Flanagan warned school board members Tuesday night that more PCBs — the cancer-causing chemicals found in the building last fall — have spread into the building’s foundation, and it may not make sense to try to save the building.

“Unfortunately, at each step of the process, we find more materials with PCBs,” Flanagan said. “And I’m growing increasingly concerned about the cost of future remediation and the ability for the remediation to reduce levels of airborne PCBs to below the state screening levels.” 

On the other hand, building a new high school would be costly, and if the current location cannot be reused for a new complex, there may be issues in finding a different site that’s suitable.

Last September, the Burlington High School and Technical Center was forced to close when unsafe levels of PCBs were found throughout the building and, in some areas, soared past state and federal limits. 

Since then, the school district has moved the roughly 1,000 students in grades 9-12 into a former Macy’s department store downtown, after the district spent $3.5 million to renovate it to house the students, staff and faculty. 

The school district has a three-year lease on the former Macy’s building. In that time, the district needs to decide whether the old building can be saved or if a new high school is needed. 

To help guide the decision, the school district has continued to test the building and the land it sits on for PCB contamination. The testing is expected to wrap up this August and cost the district $500,000. 

Flanagan said Tuesday the chemicals were first found in window caulking and had seeped into the school’s soil. Then PCBs were found in the walls, floor tiles and in the air. 

Most recently, he said, the district has found that PCBs had spread from the glue under the floor tiles into the concrete foundation of the building. 

While Flanagan did not explicitly say that Burlington will need a new high school, he told board members that remediating the PCBs may not be worth the money, given the extent of the chemicals. 
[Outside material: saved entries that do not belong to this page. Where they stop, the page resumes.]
**src/rtl/slq_pkg.sv**
```systemverilog
// slq_pkg: shared constants, types and helpers of the sorted list queue
// used by slq_ctrl and sorted_list_queue_top; no dependencies
`timescale 1ns / 1ps
`default_nettype none

package slq_pkg;

  localparam int DEPTH  = 16;
  localparam int WIDTH  = 32;
  localparam int AW     = $clog2(DEPTH);
  localparam int CW     = $clog2(DEPTH + 1);

  // port field widths
  localparam int DATA_W  = 32;
  localparam int POS_W   = 5;
  localparam int FUNC_W  = 2;
  localparam int STAT_W  = 2;
  localparam int IN_TDATA_W  = 48;
  localparam int OUT_TDATA_W = 48;

  // configuration port
  localparam int CFG_AW = 3;
  localparam int CFG_DW = 32;
  localparam logic [CFG_AW-1:0] REG_DESCENDING = 3'd0;

  typedef enum logic [FUNC_W-1:0] {
    FUNC_INSERT    = 2'd0,
    FUNC_POP_FRONT = 2'd1,
    FUNC_POP_BACK  = 2'd2,
    FUNC_FIND      = 2'd3
  } func_t;

  typedef enum logic [STAT_W-1:0] {
    STAT_OK    = 2'd0,
    STAT_FULL  = 2'd1,
    STAT_EMPTY = 2'd2
  } status_t;

  typedef struct packed {
    logic [WIDTH-1:0] value;
    logic [CW-1:0]    position;
    logic             found;
    status_t          status;
    logic [CW-1:0]    count;
  } result_t;

  typedef struct packed {
    logic             re;
    logic [AW-1:0]    raddr;
    logic             we;
    logic [AW-1:0]    waddr;
    logic [WIDTH-1:0] wdata;
  } mem_req_t;

  // stored entry e stays ahead of a new value v
  function automatic logic keeps_ahead(input logic desc, input logic [WIDTH-1:0] v,
                                       input logic [WIDTH-1:0] e);
    keeps_ahead = desc ? (v <= e) : (v >= e);
  endfunction

  // ring buffer slot of a logical position
  function automatic logic [AW-1:0] phys(input logic [AW-1:0] head, input logic [CW-1:0] idx);
    logic [CW:0] sum;
    sum = (CW + 1)'(head) + (CW + 1)'(idx);
    if (sum >= (CW + 1)'(DEPTH)) begin
      sum = sum - (CW + 1)'(DEPTH);
    end
    phys = sum[AW-1:0];
  endfunction

endpackage

`default_nettype wire

```
**src/rtl/sorted_list_queue_top.sv**
```systemverilog
// sorted_list_queue_top: stream wrapper, config register and result register
// depends on slq_pkg, slq_ram and slq_ctrl
//
// A queue of up to 16 32-bit values kept sorted (ascending, or descending when
// the descending register at address 0 is set). Each item on the in_ stream is
// one operation selected by in_tuser: insert, pop front, pop back or find; each
// gives exactly one result item on the out_ stream with the value popped, the
// position, the found flag, the status and the count held afterwards.
// Entries live in a ring buffer in one memory with a registered read; the
// sequencer uses its single read or its single write port at most once per cycle.
// Steps per item, from the accepted item to the result:
//   insert:    read and compare entries in order, move the tail up one slot (read, write), put
//   pop front, pop back: read and compare the end entry
//   find:      read and compare entries of the range until a match; none for an empty range
//   refused insert or pop: straight to the result
// A new item is taken once the sequencer is idle, while the last result may
// still sit in the output register. When the receiver stalls, the result is
// held and the next finished result waits in the sequencer.
// Reset (synchronous, rst_n low) empties the queue and clears the register.
`timescale 1ns / 1ps
`default_nettype none

module sorted_list_queue_top (
  input  wire logic                               clk,
  input  wire logic                               rst_n,
  // input items
  input  wire logic                               in_tvalid,
  output logic                                    in_tready,
  // [31:0] value, [36:32] range_start, [41:37] range_end, [47:42] zero
  input  wire logic [slq_pkg::IN_TDATA_W-1:0]     in_tdata,
  // [1:0] func
  input  wire logic [slq_pkg::FUNC_W-1:0]         in_tuser,
  // result items
  output logic                                    out_tvalid,
  input  wire logic                               out_tready,
  // [31:0] result_value, [36:32] position, [37] found, [39:38] status,
  // [44:40] count, [47:45] zero
  output logic      [slq_pkg::OUT_TDATA_W-1:0]    out_tdata,
  // configuration
  input  wire logic                               cfg_psel,
  input  wire logic                               cfg_penable,
  input  wire logic                               cfg_pwrite,
  input  wire logic [slq_pkg::CFG_AW-1:0]         cfg_paddr,
  input  wire logic [slq_pkg::CFG_DW-1:0]         cfg_pwdata,
  output logic      [slq_pkg::CFG_DW-1:0]         cfg_prdata,
  output logic                                    cfg_pready
);

  logic                             descending_r;
  logic                             out_valid_r;
  logic [slq_pkg::OUT_TDATA_W-1:0]  out_data_r;
  logic                             res_valid;
  logic                             res_ready;
  slq_pkg::result_t                 res;
  slq_pkg::mem_req_t                mem_req;
  logic [slq_pkg::WIDTH-1:0]        mem_rdata;
  logic [slq_pkg::OUT_TDATA_W-1:0]  res_packed;

  // config register
  assign cfg_pready = 1'b1;
  assign cfg_prdata = (cfg_paddr == slq_pkg::REG_DESCENDING) ?
                      slq_pkg::CFG_DW'(descending_r) : '0;

  always_ff @(posedge clk) begin
    if (!rst_n) begin
      descending_r <= 1'b0;
    end else if (cfg_psel && cfg_penable && cfg_pwrite && cfg_pready &&
                 cfg_paddr == slq_pkg::REG_DESCENDING) begin
      descending_r <= cfg_pwdata[0];
    end
  end

  slq_ram #(
    .DEPTH(slq_pkg::DEPTH),
    .WIDTH(slq_pkg::WIDTH),
    .AW   (slq_pkg::AW)
  ) u_ram (
    .clk  (clk),
    .we   (mem_req.we),
    .waddr(mem_req.waddr),
    .wdata(mem_req.wdata),
    .re   (mem_req.re),
    .raddr(mem_req.raddr),
    .rdata(mem_rdata)
  );

  slq_ctrl u_ctrl (
    .clk       (clk),
    .rst_n     (rst_n),
    .descending(descending_r),
    .in_valid  (in_tvalid),
    .in_ready  (in_tready),
    .in_func   (slq_pkg::func_t'(in_tuser)),
    .in_value  (in_tdata[slq_pkg::WIDTH-1:0]),
    .in_start  (slq_pkg::CW'(in_tdata[36:32])),
    .in_end    (slq_pkg::CW'(in_tdata[41:37])),
    .res_valid (res_valid),
    .res_ready (res_ready),
    .res       (res),
    .mem_req   (mem_req),
    .mem_rdata (mem_rdata)
  );

  assign res_packed = {3'b000,
                       slq_pkg::POS_W'(res.count),
                       res.status,
                       res.found,
                       slq_pkg::POS_W'(res.position),
                       slq_pkg::DATA_W'(res.value)};

  // output register parts the sequencer from the receiver
  assign res_ready = !out_valid_r || out_tready;

  always_ff @(posedge clk) begin
    if (!rst_n) begin
      out_valid_r <= 1'b0;
    end else if (res_ready) begin
      out_valid_r <= res_valid;
    end
    if (res_ready && res_valid) begin
      out_data_r <= res_packed;
    end
  end

  assign out_tvalid = out_valid_r;
  assign out_tdata  = out_data_r;

endmodule

`default_nettype wire

```
**src/rtl/slq_ram.sv**
```systemverilog
// slq_ram: generic one-write one-read synchronous memory, registered read data
// no dependencies
`timescale 1ns / 1ps
`default_nettype none

module slq_ram #(
  parameter int DEPTH = 16,
  parameter int WIDTH = 32,
  parameter int AW    = $clog2(DEPTH)
) (
  input  wire logic             clk,
  input  wire logic             we,
  input  wire logic [AW-1:0]    waddr,
  input  wire logic [WIDTH-1:0] wdata,
  input  wire logic             re,
  input  wire logic [AW-1:0]    raddr,
  output logic      [WIDTH-1:0] rdata
);

  logic [WIDTH-1:0] mem [DEPTH];

  always_ff @(posedge clk) begin
    if (we) begin
      mem[waddr] <= wdata;
    end
  end

  always_ff @(posedge clk) begin
    if (re) begin
      rdata <= mem[raddr];
    end
  end

endmodule

`default_nettype wire

```
**src/rtl/slq_ctrl.sv**
```systemverilog
// slq_ctrl: sequencer that scans, shifts and updates the sorted ring buffer
// depends on slq_pkg; drives the memory request of slq_ram
`timescale 1ns / 1ps
`default_nettype none

module slq_ctrl (
  input  wire logic                          clk,
  input  wire logic                          rst_n,
  input  wire logic                          descending,
  input  wire logic                          in_valid,
  output logic                               in_ready,
  input  wire slq_pkg::func_t                in_func,
  input  wire logic [slq_pkg::WIDTH-1:0]     in_value,
  input  wire logic [slq_pkg::CW-1:0]        in_start,
  input  wire logic [slq_pkg::CW-1:0]        in_end,
  output logic                               res_valid,
  input  wire logic                          res_ready,
  output slq_pkg::result_t                   res,
  output slq_pkg::mem_req_t                  mem_req,
  input  wire logic [slq_pkg::WIDTH-1:0]     mem_rdata
);

  typedef enum logic [2:0] {
    S_IDLE, S_RD, S_CMP, S_MV_RD, S_MV_WR, S_PUT, S_DONE
  } state_t;

  state_t                      state_r, state_nxt;
  logic [slq_pkg::AW-1:0]      head_r, head_nxt;
  logic [slq_pkg::CW-1:0]      fill_r, fill_nxt;
  slq_pkg::func_t              func_r, func_nxt;
  logic [slq_pkg::WIDTH-1:0]   val_r, val_nxt;
  logic [slq_pkg::CW-1:0]      idx_r, idx_nxt;
  logic [slq_pkg::CW-1:0]      lim_r, lim_nxt;
  logic [slq_pkg::CW-1:0]      pos_r, pos_nxt;
  logic [slq_pkg::WIDTH-1:0]   rval_r, rval_nxt;
  logic                        found_r, found_nxt;
  slq_pkg::status_t            status_r, status_nxt;
  logic [slq_pkg::CW-1:0]      idx_inc;
  logic [slq_pkg::CW-1:0]      idx_dec;
  logic [slq_pkg::CW-1:0]      in_lim;

  assign idx_inc = idx_r + 1'b1;
  assign idx_dec = idx_r - 1'b1;
  assign in_lim  = (in_end > fill_r) ? fill_r : in_end;

  assign in_ready  = (state_r == S_IDLE);
  assign res_valid = (state_r == S_DONE);
  assign res       = '{value: rval_r, position: pos_r, found: found_r,
                       status: status_r, count: fill_r};

  always_comb begin
    mem_req = '0;
    case (state_r)
      S_RD: begin
        mem_req.re    = 1'b1;
        mem_req.raddr = slq_pkg::phys(head_r, idx_r);
      end
      S_MV_RD: begin
        mem_req.re    = 1'b1;
        mem_req.raddr = slq_pkg::phys(head_r, idx_dec);
      end
      S_MV_WR: begin
        mem_req.we    = 1'b1;
        mem_req.waddr = slq_pkg::phys(head_r, idx_r);
        mem_req.wdata = mem_rdata;
      end
      S_PUT: begin
        mem_req.we    = 1'b1;
        mem_req.waddr = slq_pkg::phys(head_r, pos_r);
        mem_req.wdata = val_r;
      end
      default: begin
        mem_req = '0;
      end
    endcase
  end

  always_comb begin
    state_nxt  = state_r;
    head_nxt   = head_r;
    fill_nxt   = fill_r;
    func_nxt   = func_r;
    val_nxt    = val_r;
    idx_nxt    = idx_r;
    lim_nxt    = lim_r;
    pos_nxt    = pos_r;
    rval_nxt   = rval_r;
    found_nxt  = found_r;
    status_nxt = status_r;
    case (state_r)
      S_IDLE: begin
        if (in_valid) begin
          func_nxt   = in_func;
          val_nxt    = in_value;
          rval_nxt   = '0;
          found_nxt  = 1'b0;
          status_nxt = slq_pkg::STAT_OK;
          pos_nxt    = fill_r;
          idx_nxt    = '0;
          lim_nxt    = in_lim;
          case (in_func)
            slq_pkg::FUNC_INSERT: begin
              if (fill_r == slq_pkg::CW'(slq_pkg::DEPTH)) begin
                status_nxt = slq_pkg::STAT_FULL;
                state_nxt  = S_DONE;
              end else if (fill_r == '0) begin
                pos_nxt   = '0;
                state_nxt = S_PUT;
              end else begin
                state_nxt = S_RD;
              end
            end
            slq_pkg::FUNC_POP_FRONT, slq_pkg::FUNC_POP_BACK: begin
              if (fill_r == '0) begin
                status_nxt = slq_pkg::STAT_EMPTY;
                state_nxt  = S_DONE;
              end else begin
                idx_nxt   = (in_func == slq_pkg::FUNC_POP_BACK) ? fill_r - 1'b1 : '0;
                state_nxt = S_RD;
              end
            end
            default: begin
              idx_nxt = in_start;
              // empty range: nothing searched
              state_nxt = (in_start >= in_lim) ? S_DONE : S_RD;
            end
          endcase
        end
      end
      S_RD: begin
        state_nxt = S_CMP;
      end
      S_CMP: begin
        case (func_r)
          slq_pkg::FUNC_INSERT: begin
            if (slq_pkg::keeps_ahead(descending, val_r, mem_rdata)) begin
              idx_nxt = idx_inc;
              if (idx_inc == fill_r) begin
                pos_nxt   = fill_r;
                state_nxt = S_PUT;
              end else begin
                state_nxt = S_RD;
              end
            end else begin
              // open a gap at idx by moving the tail up one slot
              pos_nxt   = idx_r;
              idx_nxt   = fill_r;
              state_nxt = S_MV_RD;
            end
          end
          slq_pkg::FUNC_POP_FRONT: begin
            rval_nxt  = mem_rdata;
            head_nxt  = slq_pkg::phys(head_r, slq_pkg::CW'(1));
            fill_nxt  = fill_r - 1'b1;
            pos_nxt   = fill_r - 1'b1;
            state_nxt = S_DONE;
          end
          slq_pkg::FUNC_POP_BACK: begin
            rval_nxt  = mem_rdata;
            fill_nxt  = fill_r - 1'b1;
            pos_nxt   = fill_r - 1'b1;
            state_nxt = S_DONE;
          end
          default: begin
            if (mem_rdata == val_r) begin
              found_nxt = 1'b1;
              pos_nxt   = idx_r;
              state_nxt = S_DONE;
            end else if (idx_inc >= lim_r) begin
              state_nxt = S_DONE;
            end else begin
              idx_nxt   = idx_inc;
              state_nxt = S_RD;
            end
          end
        endcase
      end
      S_MV_RD: begin
        state_nxt = S_MV_WR;
      end
      S_MV_WR: begin
        idx_nxt   = idx_dec;
        state_nxt = (idx_dec == pos_r) ? S_PUT : S_MV_RD;
      end
      S_PUT: begin
        fill_nxt  = fill_r + 1'b1;
        state_nxt = S_DONE;
      end
      S_DONE: begin
        if (res_ready) begin
          state_nxt = S_IDLE;
        end
      end
      default: begin
        state_nxt = S_IDLE;
      end
    endcase
  end

  always_ff @(posedge clk) begin
    if (!rst_n) begin
      state_r <= S_IDLE;
      head_r  <= '0;
      fill_r  <= '0;
    end else begin
      state_r <= state_nxt;
      head_r  <= head_nxt;
      fill_r  <= fill_nxt;
    end
    func_r   <= func_nxt;
    val_r    <= val_nxt;
    idx_r    <= idx_nxt;
    lim_r    <= lim_nxt;
    pos_r    <= pos_nxt;
    rval_r   <= rval_nxt;
    found_r  <= found_nxt;
    status_r <= status_nxt;
  end

  a_fill_bound: assert property (@(posedge clk) disable iff (!rst_n)
    fill_r <= slq_pkg::CW'(slq_pkg::DEPTH))
    else $error("fill count above depth");

  a_full_status: assert property (@(posedge clk) disable iff (!rst_n)
    res_valid && status_r == slq_pkg::STAT_FULL |-> fill_r == slq_pkg::CW'(slq_pkg::DEPTH))
    else $error("insert refused while not full");

  a_empty_status: assert property (@(posedge clk) disable iff (!rst_n)
    res_valid && status_r == slq_pkg::STAT_EMPTY |-> fill_r == '0)
    else $error("pop refused while entries held");

  a_found_pos: assert property (@(posedge clk) disable iff (!rst_n)
    res_valid && found_r |-> pos_r < fill_r)
    else $error("found position outside held entries");

  a_accept_busy: assert property (@(posedge clk) disable iff (!rst_n)
    in_valid && in_ready |=> state_r != S_IDLE)
    else $error("accepted item produced no work");

endmodule

`default_nettype wire
```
Remediation is expected to cost the district between $7 million and $12 million, Flanagan said. 

“I’m worried that even if it is possible to remediate, it might not be worth it,” he said. “I’m not convinced that it is of value to our students, staff or taxpayers to spend millions of dollars on remediation.”

‘Actually the Titanic?’

Board member Jean Waltz asked if the district needs a new school. 

“Obviously we’ve been trying to patch a sinking ship. So, what is it going to take for you guys to let us know that this is actually the Titanic?” she asked. “I guess I’m just asking, what is it going to take before it’s just clear we don’t have a choice?” 

Flanagan replied that he wanted to make it clear the district has a serious problem with its current two-option plan: remediation or build a new school.

“We need to take action sooner rather than later,” Flanagan said. 

The original timetable was to decide on remediation late this summer. Now, Flanagan will ask school board members to decide the path forward as soon as next month. 

“We’ve been doing some analysis on what a new build would look like,” Flanagan said. “We know that if we can get started sooner, in the spring, it will save us a significant amount of time.” 

There’s currently no estimate for how much a replacement to the 240,000-square-foot building would cost the city. South Burlington School District leaders wanted to build a $209 million high school and middle school complex, which would have housed about 1,500 students, before it was shot down by voters last month. Harwood Union High School in Duxbury previously considered a $30 million renovation to its building in 2019, which houses about 800 students. 

Questions swirled among board members about how much a new high school would cost and where the money would come from. Others wondered if the land was salvageable or if a different location would be needed for a new school.

Burlington has unsuccessfully tried to find a new high school location in the past, board member Martine Gulick said. 

“We can’t talk about stopping the project if we don’t know where we can go,” Gulick said. “I’m sitting here having an anxiety attack because I’m thinking, ‘Where would we go?’ And maybe you all have information that I don’t have but that scares me because we looked. And nothing came available.”

Flanagan said more facts and more discussion will ensue, and the board may enter May with “perhaps a decision or perhaps a pause.” 

“It’s no one’s fault that we’re here,” Flanagan said. “We learned about this problem through doing our due diligence. And our due diligence has led us to uncover a serious problem that we could have swept under the rug.

“But we chose to be leaders and make hard decisions.” 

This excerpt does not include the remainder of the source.